As a preliminary attempt to introduce more complex downstream decision-making problems after learning and to investigate how downstream tasks affect the learning behavior, we consider a simple example where a decision maker (DM) chooses between two products, an established product A with known return and a newly introduced product B with an unknown return. The DM will make an initial choice between A and B after learning about product B for some time. Importantly, our framework allows the DM to switch to Product A later on at a cost if Product B is selected as the initial choice. We establish the general theory and investigate the analytical structure of the problem through the lens of the Hamilton—Jacobi—Bellman equation and viscosity solutions. We then discuss how model parameters and the opportunity to reverse affect the learning behavior of the DM.
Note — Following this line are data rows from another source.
### src/key_return_unit.sv
// Key-return detector on the eight-bit port.
// Assumes pins are synchronous and pulled up where enabled.
`timescale 1ns/1ps
module key_return_unit (
	input  wire logic clk_in,
	input  wire logic srst_in,
	key_if.unit       kb
);
	logic       level;
	logic       prev_r;
	logic       prev_nxt;
	logic [7:0] data_r;
	logic [7:0] data_nxt;

	////////////////////////////////////////////////////////////////////////
	// Disabled inputs count as high, so they never cause a key event
	always_comb begin
		level    = &(kb.pins | ~kb.key_mode);
		prev_nxt = level;
		data_nxt = kb.pins;
	end

	// A mode change that unmasks a low pin drops the level too: flag set
	assign kb.key_event = prev_r & ~level;
	// Every pin reads back, so non-key bits still serve as a port
	assign kb.port_data = data_r;

	always_ff @(posedge clk_in) begin
		if (srst_in) begin
			prev_r <= 1'b1;
			data_r <= 8'h00;
		end else begin
			prev_r <= prev_nxt;
			data_r <= data_nxt;
		end
	end
endmodule

### src/irq_ctl.sv
// Interrupt controller with external edge and key-return sources, APB side.
// Assumes a CPU core that pulses ack, trap and IE controls synchronously.
`timescale 1ns/1ps
module irq_ctl #(
	parameter int NUM_EXT = irq_ctl_pkg::NUM_EXT,
	parameter int NUM_PER = irq_ctl_pkg::NUM_PER
) (
	input  wire logic                          clk_in,
	input  wire logic                          srst_in,
	input  wire logic                          psel_in,
	input  wire logic                          penable_in,
	input  wire logic                          pwrite_in,
	input  wire logic [7:0]                    paddr_in,
	input  wire logic [31:0]                   pwdata_in,
	output logic      [31:0]                   prdata_out,
	output logic                               pready_out,
	output logic                               pslverr_out,
	input  wire logic [7:0]                    ext_pin_in,
	input  wire logic [7:0]                    port7_pin_in,
	output logic      [7:0]                    port7_pullup_out,
	input  wire logic [3:0]                    periph_req_in,
	input  wire logic                          ie_set_in,
	input  wire logic                          ie_clr_in,
	input  wire logic                          trap_in,
	input  wire logic                          hold_in,
	input  wire logic                          ack_in,
	input  wire logic [irq_ctl_pkg::IDX_W-1:0] ack_idx_in,
	output logic                               irq_req_out,
	output logic      [irq_ctl_pkg::IDX_W-1:0] irq_idx_out,
	output logic                               irq_prio_out,
	output logic                               ie_out,
	output logic                               irq_out
);
	localparam int NS = irq_ctl_pkg::NUM_SRC;
	localparam int EW = irq_ctl_pkg::EVT_W;

	key_if kb ();

	key_return_unit u_key (
		.clk_in  (clk_in),
		.srst_in (srst_in),
		.kb      (kb)
	);

	////////////////////////////////////////////////////////////////////////
	// Register state
	logic [NS-1:0] req_r,  req_nxt;
	logic [NS-1:0] mask_r, mask_nxt;
	logic [NS-1:0] prio_r, prio_nxt;
	logic [7:0]    rise_r, rise_nxt;
	logic [7:0]    fall_r, fall_nxt;
	logic [7:0]    sel_r,  sel_nxt;
	logic [7:0]    kmode_r, kmode_nxt;
	logic [7:0]    pull_r, pull_nxt;
	logic          ie_r,   ie_nxt;
	logic [EW-1:0] evst_r, evst_nxt;
	logic [EW-1:0] evmk_r, evmk_nxt;
	logic [31:0]   rdata_r, rdata_nxt;
	logic          err_r,  err_nxt;

	logic          wr_en;
	logic          rd_setup;
	logic          hit;
	logic [7:0]    det_lvl;
	logic [7:0]    det_prev_r;
	logic [7:0]    ext_edge;
	logic [NS-1:0] req_set;
	logic [NS-1:0] pend;
	logic [EW-1:0] evt_set;

	logic                          cand_r, cand_nxt;
	logic [irq_ctl_pkg::IDX_W-1:0] cidx_r, cidx_nxt;
	logic                          cprio_r, cprio_nxt;

	assign kb.key_mode = kmode_r;
	assign kb.pins     = port7_pin_in;

	////////////////////////////////////////////////////////////////////////
	// APB decode: zero wait states, writes at the access edge
	assign wr_en      = psel_in & penable_in & pwrite_in;
	assign rd_setup   = psel_in & ~penable_in;
	assign pready_out = 1'b1;
	assign prdata_out = rdata_r;
	assign pslverr_out = err_r & psel_in & penable_in;

	always_comb begin
		hit = 1'b1;
		rdata_nxt = rdata_r;
		case (paddr_in)
			irq_ctl_pkg::OFF_REQ:      rdata_nxt = {16'h0000, req_r};
			irq_ctl_pkg::OFF_REQ_CLR:  rdata_nxt = 32'h0000_0000;
			irq_ctl_pkg::OFF_MASK:     rdata_nxt = {16'h0000, mask_r};
			irq_ctl_pkg::OFF_PRIO:     rdata_nxt = {16'h0000, prio_r};
			irq_ctl_pkg::OFF_RISE_EN:  rdata_nxt = {24'h00_0000, rise_r};
			irq_ctl_pkg::OFF_FALL_EN:  rdata_nxt = {24'h00_0000, fall_r};
			irq_ctl_pkg::OFF_EXT_SEL:  rdata_nxt = {24'h00_0000, sel_r};
			irq_ctl_pkg::OFF_KEY_MODE: rdata_nxt = {24'h00_0000, kmode_r};
			irq_ctl_pkg::OFF_PULLUP:   rdata_nxt = {24'h00_0000, pull_r};
			irq_ctl_pkg::OFF_PORT7:
				rdata_nxt = {24'h00_0000, kb.port_data};
			irq_ctl_pkg::OFF_IE:       rdata_nxt = {31'h0000_0000, ie_r};
			irq_ctl_pkg::OFF_EVT_STAT: rdata_nxt = {29'h0000_0000, evst_r};
			irq_ctl_pkg::OFF_EVT_MASK: rdata_nxt = {29'h0000_0000, evmk_r};
			default: begin
				hit = 1'b0;
				rdata_nxt = 32'h0000_0000;
			end
		endcase
		err_nxt = err_r;
		if (rd_setup) begin
			err_nxt = ~hit;
		end else begin
			rdata_nxt = rdata_r;
		end
	end

	always_ff @(posedge clk_in) begin
		if (srst_in) begin
			rdata_r <= 32'h0000_0000;
			err_r   <= 1'b0;
		end else begin
			rdata_r <= rdata_nxt;
			err_r   <= err_nxt;
		end
	end

	////////////////////////////////////////////////////////////////////////
	// External pin edge detection. The pin is seen only in interrupt mode,
	// so leaving that mode with a high pin looks like a falling edge.
	always_comb begin
		det_lvl  = ext_pin_in & sel_r;
		ext_edge = (det_lvl & ~det_prev_r & rise_r)
			| (~det_lvl & det_prev_r & fall_r);
	end

	always_ff @(posedge clk_in) begin
		if (srst_in) begin
			det_prev_r <= 8'h00;
		end else begin
			det_prev_r <= det_lvl;
		end
	end

	////////////////////////////////////////////////////////////////////////
	// Request flags. Hardware sets win over any clear in the same cycle.
	always_comb begin
		req_set = '0;
		req_set[irq_ctl_pkg::POS_EXT +: 8] = ext_edge;
		req_set[irq_ctl_pkg::POS_KEY]      = kb.key_event;
		req_set[irq_ctl_pkg::POS_PER +: 4] = periph_req_in;
		req_nxt = req_r;
		if (wr_en && paddr_in == irq_ctl_pkg::OFF_REQ) begin
			req_nxt = pwdata_in[15:0];
		end
		if (wr_en && paddr_in == irq_ctl_pkg::OFF_REQ_CLR) begin
			req_nxt = req_nxt & ~pwdata_in[15:0];
		end
		if (ack_in) begin
			req_nxt[ack_idx_in] = 1'b0;
		end
		req_nxt = (req_nxt | req_set) & irq_ctl_pkg::REQ_VALID;
	end

	always_ff @(posedge clk_in) begin
		if (srst_in) begin
			req_r <= '0;
		end else begin
			req_r <= req_nxt;
		end
	end

	////////////////////////////////////////////////////////////////////////
	// Software-written configuration
	always_comb begin
		mask_nxt  = mask_r;
		prio_nxt  = prio_r;
		rise_nxt  = rise_r;
		fall_nxt  = fall_r;
		sel_nxt   = sel_r;
		kmode_nxt = kmode_r;
		pull_nxt  = pull_r;
		evmk_nxt  = evmk_r;
		if (wr_en) begin
			case (paddr_in)
				irq_ctl_pkg::OFF_MASK:     mask_nxt  = pwdata_in[15:0];
				irq_ctl_pkg::OFF_PRIO:     prio_nxt  = pwdata_in[15:0];
				irq_ctl_pkg::OFF_RISE_EN:  rise_nxt  = pwdata_in[7:0];
				irq_ctl_pkg::OFF_FALL_EN:  fall_nxt  = pwdata_in[7:0];
				irq_ctl_pkg::OFF_EXT_SEL:  sel_nxt   = pwdata_in[7:0];
				irq_ctl_pkg::OFF_KEY_MODE: kmode_nxt = pwdata_in[7:0];
				irq_ctl_pkg::OFF_PULLUP:   pull_nxt  = pwdata_in[7:0];
				irq_ctl_pkg::OFF_EVT_MASK: evmk_nxt  = pwdata_in[EW-1:0];
				default: begin
					mask_nxt = mask_r;
				end
			endcase
		end
	end

	always_ff @(posedge clk_in) begin
		if (srst_in) begin
			mask_r  <= irq_ctl_pkg::MASK_RST;
			prio_r  <= irq_ctl_pkg::PRIO_RST;
			rise_r  <= irq_ctl_pkg::BYTE_RST;
			fall_r  <= irq_ctl_pkg::BYTE_RST;
			sel_r   <= irq_ctl_pkg::BYTE_RST;
			kmode_r <= irq_ctl_pkg::BYTE_RST;
			pull_r  <= irq_ctl_pkg::BYTE_RST;
			evmk_r  <= irq_ctl_pkg::EVT_RST;
		end else begin
			mask_r  <= mask_nxt;
			prio_r  <= prio_nxt;
			rise_r  <= rise_nxt;
			fall_r  <= fall_nxt;
			sel_r   <= sel_nxt;
			kmode_r <= kmode_nxt;
			pull_r  <= pull_nxt;
			evmk_r  <= evmk_nxt;
		end
	end

	assign port7_pullup_out = pull_r;

	////////////////////////////////////////////////////////////////////////
	// Global enable. Trap and acknowledge both clear it and beat a set.
	always_comb begin
		ie_nxt = ie_r;
		if (wr_en && paddr_in == irq_ctl_pkg::OFF_IE) begin
			ie_nxt = pwdata_in[0];
		end
		if (ie_set_in) begin
			ie_nxt = 1'b1;
		end
		if (ie_clr_in) begin
			ie_nxt = 1'b0;
		end
		if (trap_in || ack_in) begin
			ie_nxt = 1'b0;
		end
	end

	always_ff @(posedge clk_in) begin
		if (srst_in) begin
			ie_r <= 1'b0;
		end else begin
			ie_r <= ie_nxt;
		end
	end

	assign ie_out = ie_r;

	////////////////////////////////////////////////////////////////////////
	// Arbitration: high level (priority flag clear) first, then lowest index
	always_comb begin
		pend      = req_r & ~mask_r & irq_ctl_pkg::REQ_VALID;
		cand_nxt  = 1'b0;
		cidx_nxt  = '0;
		cprio_nxt = 1'b1;
		for (int i = NS - 1; i >= 0; i--) begin
			if (pend[i] && !prio_r[i]) begin
				cand_nxt  = 1'b1;
				cidx_nxt  = i[irq_ctl_pkg::IDX_W-1:0];
				cprio_nxt = 1'b0;
			end
		end
		if (!cand_nxt) begin
			for (int i = NS - 1; i >= 0; i--) begin
				if (pend[i]) begin
					cand_nxt = 1'b1;
					cidx_nxt = i[irq_ctl_pkg::IDX_W-1:0];
				end
			end
		end
		if (ack_in) begin
			cand_nxt = 1'b0;
		end
	end

	always_ff @(posedge clk_in) begin
		if (srst_in) begin
			cand_r  <= 1'b0;
			cidx_r  <= '0;
			cprio_r <= 1'b1;
		end else begin
			cand_r  <= cand_nxt;
			cidx_r  <= cidx_nxt;
			cprio_r <= cprio_nxt;
		end
	end

	// Hold comes only from the core; a trap never raises it, but a trap
	// in flight masks the request at once through trap_in; the enable clears a cycle later.
	assign irq_req_out = cand_r & ie_r & ~hold_in & ~trap_in;
	assign irq_idx_out  = cidx_r;
	assign irq_prio_out = cprio_r;

	////////////////////////////////////////////////////////////////////////
	// Event status, write one to clear; a new event wins over the clear
	always_comb begin
		evt_set = '0;
		evt_set[irq_ctl_pkg::EVT_KEY]  = kb.key_event;
		evt_set[irq_ctl_pkg::EVT_EXT]  = |ext_edge;
		evt_set[irq_ctl_pkg::EVT_TRAP] = trap_in;
		evst_nxt = evst_r;
		if (wr_en && paddr_in == irq_ctl_pkg::OFF_EVT_STAT) begin
			evst_nxt = evst_r & ~pwdata_in[EW-1:0];
		end
		evst_nxt = evst_nxt | evt_set;
	end

	always_ff @(posedge clk_in) begin
		if (srst_in) begin
			evst_r <= irq_ctl_pkg::EVT_RST;
		end else begin
			evst_r <= evst_nxt;
		end
	end

	assign irq_out = |(evst_r & ~evmk_r);
endmodule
This is based on joint work with Thaleia Zariphopoulou and Luhao Zhang from UT Austin.
 

Principal Component Analysis (PCA) is a fundamental and ubiquitous tool in statistics and data analysis.
The bare-bones idea is this. Given a data set of n points y_1, ..., y_n, form their sample covariance S. Eigenvectors corresponding to large eigenvalues--namely directions along which the variation within the data set is large--are usually thought of as "important"  or "signal-bearing"; in contrast, weak directions are often interpreted as "noise", and discarded along the proceeding steps of the data analysis pipeline. Principal component (PC) selection is an important methodological question: how large should an eigenvalue be so as to be considered "informative"?
Our main deliverable is ScreeNOT: a novel, mathematically-grounded procedure for PC selection. It is intended as a fully algorithmic replacement for the heuristic and somewhat vaguely-defined procedures that practitioners often use--for example the popular "scree test".
Towards tackling PC selection systematically, we model the data matrix as a low-rank signal plus noise matrix Y = X + Z; accordingly, PC selection is cast as an estimation problem for the unknown low-rank signal matrix X, with the class of permissible estimators being singular value thresholding rules. We consider a formulation of the problem under the spiked model. This asymptotic setting captures some important qualitative features observed across numerous real-world data sets: most of the singular values of Y are arranged neatly in a "bulk", with very few large outlying singular values exceeding the bulk edge. We propose an adaptive algorithm that, given a data matrix, finds the optimal truncation threshold in a data-driven manner under essentially arbitrary noise conditions: we only require that Z has a compactly supported limiting spectral distribution--which may be a priori unknown. Under the spiked model, our algorithm is shown to have rather strong oracle optimality properties: not only does it attain the best error asymptotically, but it also achieves (w.h.p.) the best error--compared to all alternative thresholds--at finite n.

This is joint work with Matan Gavish (Hebrew University of Jerusalem) and David Donoho (Stanford).